Reputation: 2011
I have the following function:
parse :: String -> Maybe Token
And I am trying to implement the following function:
maketokenlist :: String -> Maybe [Token]
The function returns Nothing if there is a token that was not able to be parsed (i.e. parse returns Nothing if the token is not an integer or an arithmetic operator), otherwise it returns a list of Tokens.
As Maybe is an instance of the Monad type class, I have the following approach:
maketokenlist str = return (words str) >>= parse
I convert the string into a list of individual tokens (e.g. "2 3 +" becomes ["2","3","+"] , and then map the parse function over each string in the list.

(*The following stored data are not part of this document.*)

==> inputs of 04-24 <==
==> flow/design.v <==
module half_adder(a, b, sum, carry);
	input a, b;
	output sum, carry;
	assign sum = a^b;
	assign carry = a&b;
endmodule
module add4b(a,b,sum);
	input [3:0] a,b;
	output [3:0] sum;
	wire [3:0] sum;
	assign sum = a + b;
endmodule
module add6b(a, b, sum);
	input [5:0] a,b;
	output [5:0] sum;
	wire [5:0] sum;
	assign sum = a + b;
endmodule
module add8b(a,b,sum);
	input [7:0] a,b;
	output [7:0] sum;
	wire [7:0] sum;
	assign sum = a + b;
endmodule
module add12b(a,b,sum);
	input [11:0] a,b;
	output [11:0] sum;
	wire [11:0] sum;
	assign sum = a + b;
endmodule
module add16b(a,b,sum);
	input [15:0] a,b;
	output [15:0] sum;
	wire [15:0] sum;
	assign sum = a + b;
endmodule
module add24b(a,b,sum);
	input [23:0] a,b;
	output [23:0] sum;
	wire [23:0] sum;
	assign sum = a + b;
endmodule
module add32b(a,b,sum);
	input [31:0] a,b;
	output [31:0] sum;
	wire [31:0] sum;
	assign sum = a + b;
endmodule
module add48b (
    input [47:0] a,
    input [47:0] b,
    output [47:0] sum
);
    assign sum = a + b;
endmodule
module vedic_multiplier_2x2(a, b, result_2x2);
	input[1:0] a, b;
	output[3:0] result_2x2;
	wire[3:0] temp;
	assign result_2x2[0] = a[0] & b[0];
	assign temp[0] = a[0] & b[1];
	assign temp[1] = a[1] & b[0];
	assign temp[2] = a[1] & b[1];
	half_adder h1(temp[0], temp[1], result_2x2[1], temp[3]);
	half_adder h2(temp[2], temp[3], result_2x2[2], result_2x2[3]);
endmodule
module vedic_multiplier_4x4(a, b, result_4x4);
	input[3:0] a, b;
	output[7:0] result_4x4;
	wire[3:0] q0, q1, q2, q3, w0, w1;
	wire[5:0] w2, w3, w4, w5, w6;
	vedic_multiplier_2x2 v2_0(a[1:0], b[1:0], q0[3:0]);
	vedic_multiplier_2x2 v2_1(a[1:0], b[3:2], q1[3:0]);
	vedic_multiplier_2x2 v2_2(a[3:2], b[1:0], q2[3:0]);
	vedic_multiplier_2x2 v2_3(a[3:2], b[3:2], q3[3:0]);
	assign w0[3:0] = {2'b0, q0[3:2]};
	add4b a4_0(w0[3:0], q1[3:0], w1[3:0]);
	assign w2 = {2'b0, q2[3:0]};
	assign w3 = {q3[3:0], 2'b0};
	add6b a6_0(w2, w3, w4);
	assign w5 = {2'b0, w1[3:0]};
	add6b a6_1(w4, w5, w6);
	assign result_4x4[7:2] = w6[5:0];
	assign result_4x4[1:0] = q0[1:0];
endmodule
module vedic_multiplier_8x8(a, b, result_8x8);
	input[7:0] a, b;
	output[15:0] result_8x8;
	wire[15:0] q0, q1, q2, q3;
	wire[7:0] w0, w1;
	wire[11:0] w2, w3, w4, w5, w6;
	vedic_multiplier_4x4 v4_0(a[3:0], b[3:0], q0[15:0]);
	vedic_multiplier_4x4 v4_1(a[3:0], b[7:4], q1[15:0]);
	vedic_multiplier_4x4 v4_2(a[7:4], b[3:0], q2[15:0]);
	vedic_multiplier_4x4 v4_3(a[7:4], b[7:4], q3[15:0]);
   assign w0[7:0] = {4'b0, q0[7:4]};
	add8b a8_0(w0, q1, w1);
	assign w2 = {4'b0, q2[7:0]};
	assign w3 = {q3[7:0], 4'b0};
	add12b a12_0(w2, w3, w4);
	assign w5 = {4'b0, w1[7:0]};
	add12b a12_1(w4, w5, w6);
	assign result_8x8[15:4] = w6[11:0];
	assign result_8x8[3:0] = q0[3:0];
endmodule
module vedic_multiplier_16x16(a, b, result_16x16);
	input[15:0] a, b;
	output[31:0] result_16x16;
	wire[15:0] q0, q1, q2, q3;
	wire[15:0] w0, w1;
	wire[23:0] w2, w3, w4, w5, w6;
	vedic_multiplier_8x8 v8_0(a[7:0], b[7:0], q0[15:0]);
	vedic_multiplier_8x8 v8_1(a[7:0], b[15:8], q1[15:0]);
	vedic_multiplier_8x8 v8_2(a[15:8], b[7:0], q2[15:0]);
	vedic_multiplier_8x8 v8_3(a[15:8], b[15:8], q3[15:0]);
   assign w0[15:0] = {8'b0, q0[15:8]};
	add16b a16_0(w0, q1, w1);
	assign w2 = {8'b0, q2[15:0]};
	assign w3 = {q3[15:0], 8'b0};
	add24b a24_0(w2, w3, w4);
	assign w5 = {8'b0, w1[15:0]};
	add24b a24_1(w4, w5, w6);
	assign result_16x16[31:8] = w6[23:0];
	assign result_16x16[7:0] = q0[7:0];
endmodule
module vedic_multiplier_32x32_pipelined(
    input clk,
    input [31:0] a, b,
    output reg [63:0] result_32x32
);
    wire [31:0] q0, q1, q2, q3;
    reg [31:0] q0_reg, q1_reg, q2_reg, q3_reg;
    reg [31:0] w1_reg;
    reg [47:0] w2, w3, w4_reg, w5_reg, w6_reg;
    reg [15:0] lo_d1, lo_d2, lo_d3;
    vedic_multiplier_16x16 v16_0(.a(a[15:0]), .b(b[15:0]), .result_16x16(q0));
    vedic_multiplier_16x16 v16_1(.a(a[15:0]), .b(b[31:16]), .result_16x16(q1));
    vedic_multiplier_16x16 v16_2(.a(a[31:16]), .b(b[15:0]), .result_16x16(q2));
    vedic_multiplier_16x16 v16_3(.a(a[31:16]), .b(b[31:16]), .result_16x16(q3));
    always @(posedge clk) begin
        q0_reg <= q0;
        q1_reg <= q1;
        q2_reg <= q2;
        q3_reg <= q3;
    end
    always @(posedge clk) begin
        w1_reg <= {16'b0, q0_reg[31:16]} + q1_reg;
    end
    always @(posedge clk) begin
        w2 <= {16'b0, q2_reg};
        w3 <= {q3_reg, 16'b0};
        w4_reg <= w2 + w3;
    end
    always @(posedge clk) begin
        w5_reg <= {16'b0, w1_reg};
        w6_reg <= w4_reg + w5_reg;
    end
    always @(posedge clk) begin
        lo_d1 <= q0_reg[15:0];
        lo_d2 <= lo_d1;
        lo_d3 <= lo_d2;
    end
	 always @(posedge clk) begin
	     result_32x32[63:16] <= w6_reg;
        result_32x32[15:0] <= lo_d3;
	 end 
endmodule
==> flow/run.sh <==
#!/bin/bash
# the make line also repeats each setting of config.mk as NAME=value (left out here)
make -C /OpenROAD-flow-scripts/flow DESIGN_CONFIG=/design/flow/config.mk WORK_HOME=/design/flow/orfs CLKGATE_MAP_FILE= finish
==> flow/config.mk <==
export PLATFORM = sky130hd
export DESIGN_NAME = vedic_multiplier_32x32_pipelined
export DESIGN_NICKNAME = vedic_multiplier_32x32_pipelined
export VERILOG_FILES = /design/flow/design.v
export SDC_FILE = /design/flow/constraint.sdc
export NUM_CORES = 4
export LEC_CHECK = 0
export CAP_MARGIN = 40
export CORE_MARGIN = 2
export CORE_UTILIZATION = 72
export CTS_CLUSTER_SIZE = 42
export HOLD_SLACK_MARGIN = 0.27
export PLACE_DENSITY_LB_ADDON = 0.01
export SETUP_SLACK_MARGIN = 1.01
export SLEW_MARGIN = 20
==> flow/constraint.sdc <==
create_clock -name core_clock -period 9.32 [get_ports {clk}]
set_input_delay 1.8640 -clock core_clock [delete_from_list [all_inputs] [get_ports {clk}]]
set_output_delay 1.8640 -clock core_clock [all_outputs]
set_load 0.01 [all_outputs]
==> inputs of 02-23, as changes to 04-24 <==
CAP_MARGIN = 30   (was 40)
CELL_PAD_IN_SITES_GLOBAL_PLACEMENT = 1   (was not set)
CORE_ASPECT_RATIO = 1.04   (was not set)
CORE_UTILIZATION = 31   (was 72)
CTS_CLUSTER_SIZE = not set   (was 42)
GPL_ROUTABILITY_DRIVEN = 0   (was not set)
GPL_TIMING_DRIVEN = 1   (was not set)
HOLD_SLACK_MARGIN = not set   (was 0.27)
PLACE_DENSITY_LB_ADDON = not set   (was 0.01)
SETUP_SLACK_MARGIN = 1.08   (was 1.01)
SLEW_MARGIN = 0   (was 20)
TNS_END_PERCENT = 65   (was not set)
==> flow/constraint.sdc (replaced) <==
create_clock -name core_clock -period 8.47 [get_ports {clk}]
set_input_delay 1.6940 -clock core_clock [delete_from_list [all_inputs] [get_ports {clk}]]
set_output_delay 1.6940 -clock core_clock [all_outputs]
set_load 0.01 [all_outputs]
==> inputs of 09-18, as changes to 04-24 <==
CAP_MARGIN = 20   (was 40)
CORE_UTILIZATION = 60   (was 72)
CTS_CLUSTER_SIZE = not set   (was 42)
HOLD_SLACK_MARGIN = not set   (was 0.27)
PLACE_DENSITY_LB_ADDON = not set   (was 0.01)
SETUP_SLACK_MARGIN = not set   (was 1.01)
==> flow/constraint.sdc (replaced) <==
create_clock -name core_clock -period 11.2 [get_ports {clk}]
set_input_delay 2.2400 -clock core_clock [delete_from_list [all_inputs] [get_ports {clk}]]
set_output_delay 2.2400 -clock core_clock [all_outputs]
set_load 0.01 [all_outputs]
==> ci_impl_report.md <==
### Yosys + OpenROAD results

| Metric | Value |
|---|---|
| Status | `timing/DRC/antenna clean` |
| Post-route insts no fill | `8746` |
| Ant. Diodes | `10` |
| FP Core Util | `60.3%` |
| Non-clock buffers | `661` |
| Core area | `103000 µm²` |
| Nets | `9246` |
| Worst Skew | `0.0360 ns` |
| CP Data Arrival Time | `11.50 ns` |
| Max stage delay on crit path | `0.58 ns` |
| Met3 WL | `7000 µm` |
| Die area | `106000 µm²` |
| Post-place setup slack | `-1.04 ns` |
| Met1 Use GR | `37.9%` |
| CP Capture Point | `q2_reg[27]` |
| M1 wire length | `69800 µm` |
| Tcrit/Tclk final | `97.8%` |
| Antenna violations before repair | `24` |
(the above is from 09-18)
==> ci_impl_report.md <==
### Yosys + OpenROAD results

| Metric | Value |
|---|---|
| Status | `failed layout checks` |
| Layout Check Failures | `setup timing` |
| Met3 WL | `22700 µm` |
| Max stage delay on crit path | `0.58 ns` |
| # setup viols final | `67` |
| Antenna violations before repair | `25` |
| Post-place setup slack | `-1.85 ns` |
| Met1 Use GR | `47.6%` |
| Tcrit/Tclk final | `116%` |
| M1 wire length | `75300 µm` |
| Core area | `85400 µm²` |
| Final worst slack | `-1.45 ns` |
(the above is from 04-24)
==> ci_impl_report.md <==
### Yosys + OpenROAD results

| Metric | Value |
|---|---|
| M1 wire length | `82600 µm` |
| Core area | `199000 µm²` |
| CP Data Arrival Time | `10.49 ns` |
| Tcrit/Tclk final | `118%` |
| Post-route insts no fill | `10500` |
| Met3 WL | `3610 µm` |
| Status | `failed layout checks` |
| Layout Check Failures | `setup timing` |
| Final worst slack | `-1.49 ns` |
| Antenna violations before repair | `36` |
| Non-clock buffers | `1155` |
| Worst Skew | `0.0155 ns` |
| FP Core Util | `31.2%` |
| # setup viols final | `69` |
(the above is from 02-23)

Since the Monad instance for lists is defined as:
instance Monad [] where
return x = [x]
xs >>= f = concat (map f xs)
fail _ = []
However, say that I had the list of strings [2, 3, "+", "a"] and after mapping parse over each element using >>= I get [Just 2, Just 3, Just (+), Nothing], as "a" cannot be parsed. Is there a way to make the function maketokenlist return Nothing using just the >>= operator? Any insights are appreciated.
Upvotes: 2
Views: 319
Reputation: 152682
If parse :: String -> Maybe Token
, then:
traverse parse :: [String] -> Maybe [Token]
This version of traverse
(which I have specialized to act on lists as the Traversable
instance and Maybe
as the Applicative
instance) may indeed be implemented using (>>=)
:
listMaybeTraverse parse [] = pure []
listMaybeTraverse parse (s:ss) =
parse s >>= \token ->
listMaybeTraverse parse ss >>= \tokens ->
pure (token:tokens)
I have chosen the names parse
, s
, and token
to show the correspondence with your planned usage, but of course it will work for any appropriately-typed functions, not just parse
.
The instance of Monad
for lists does not make an appearance in this code.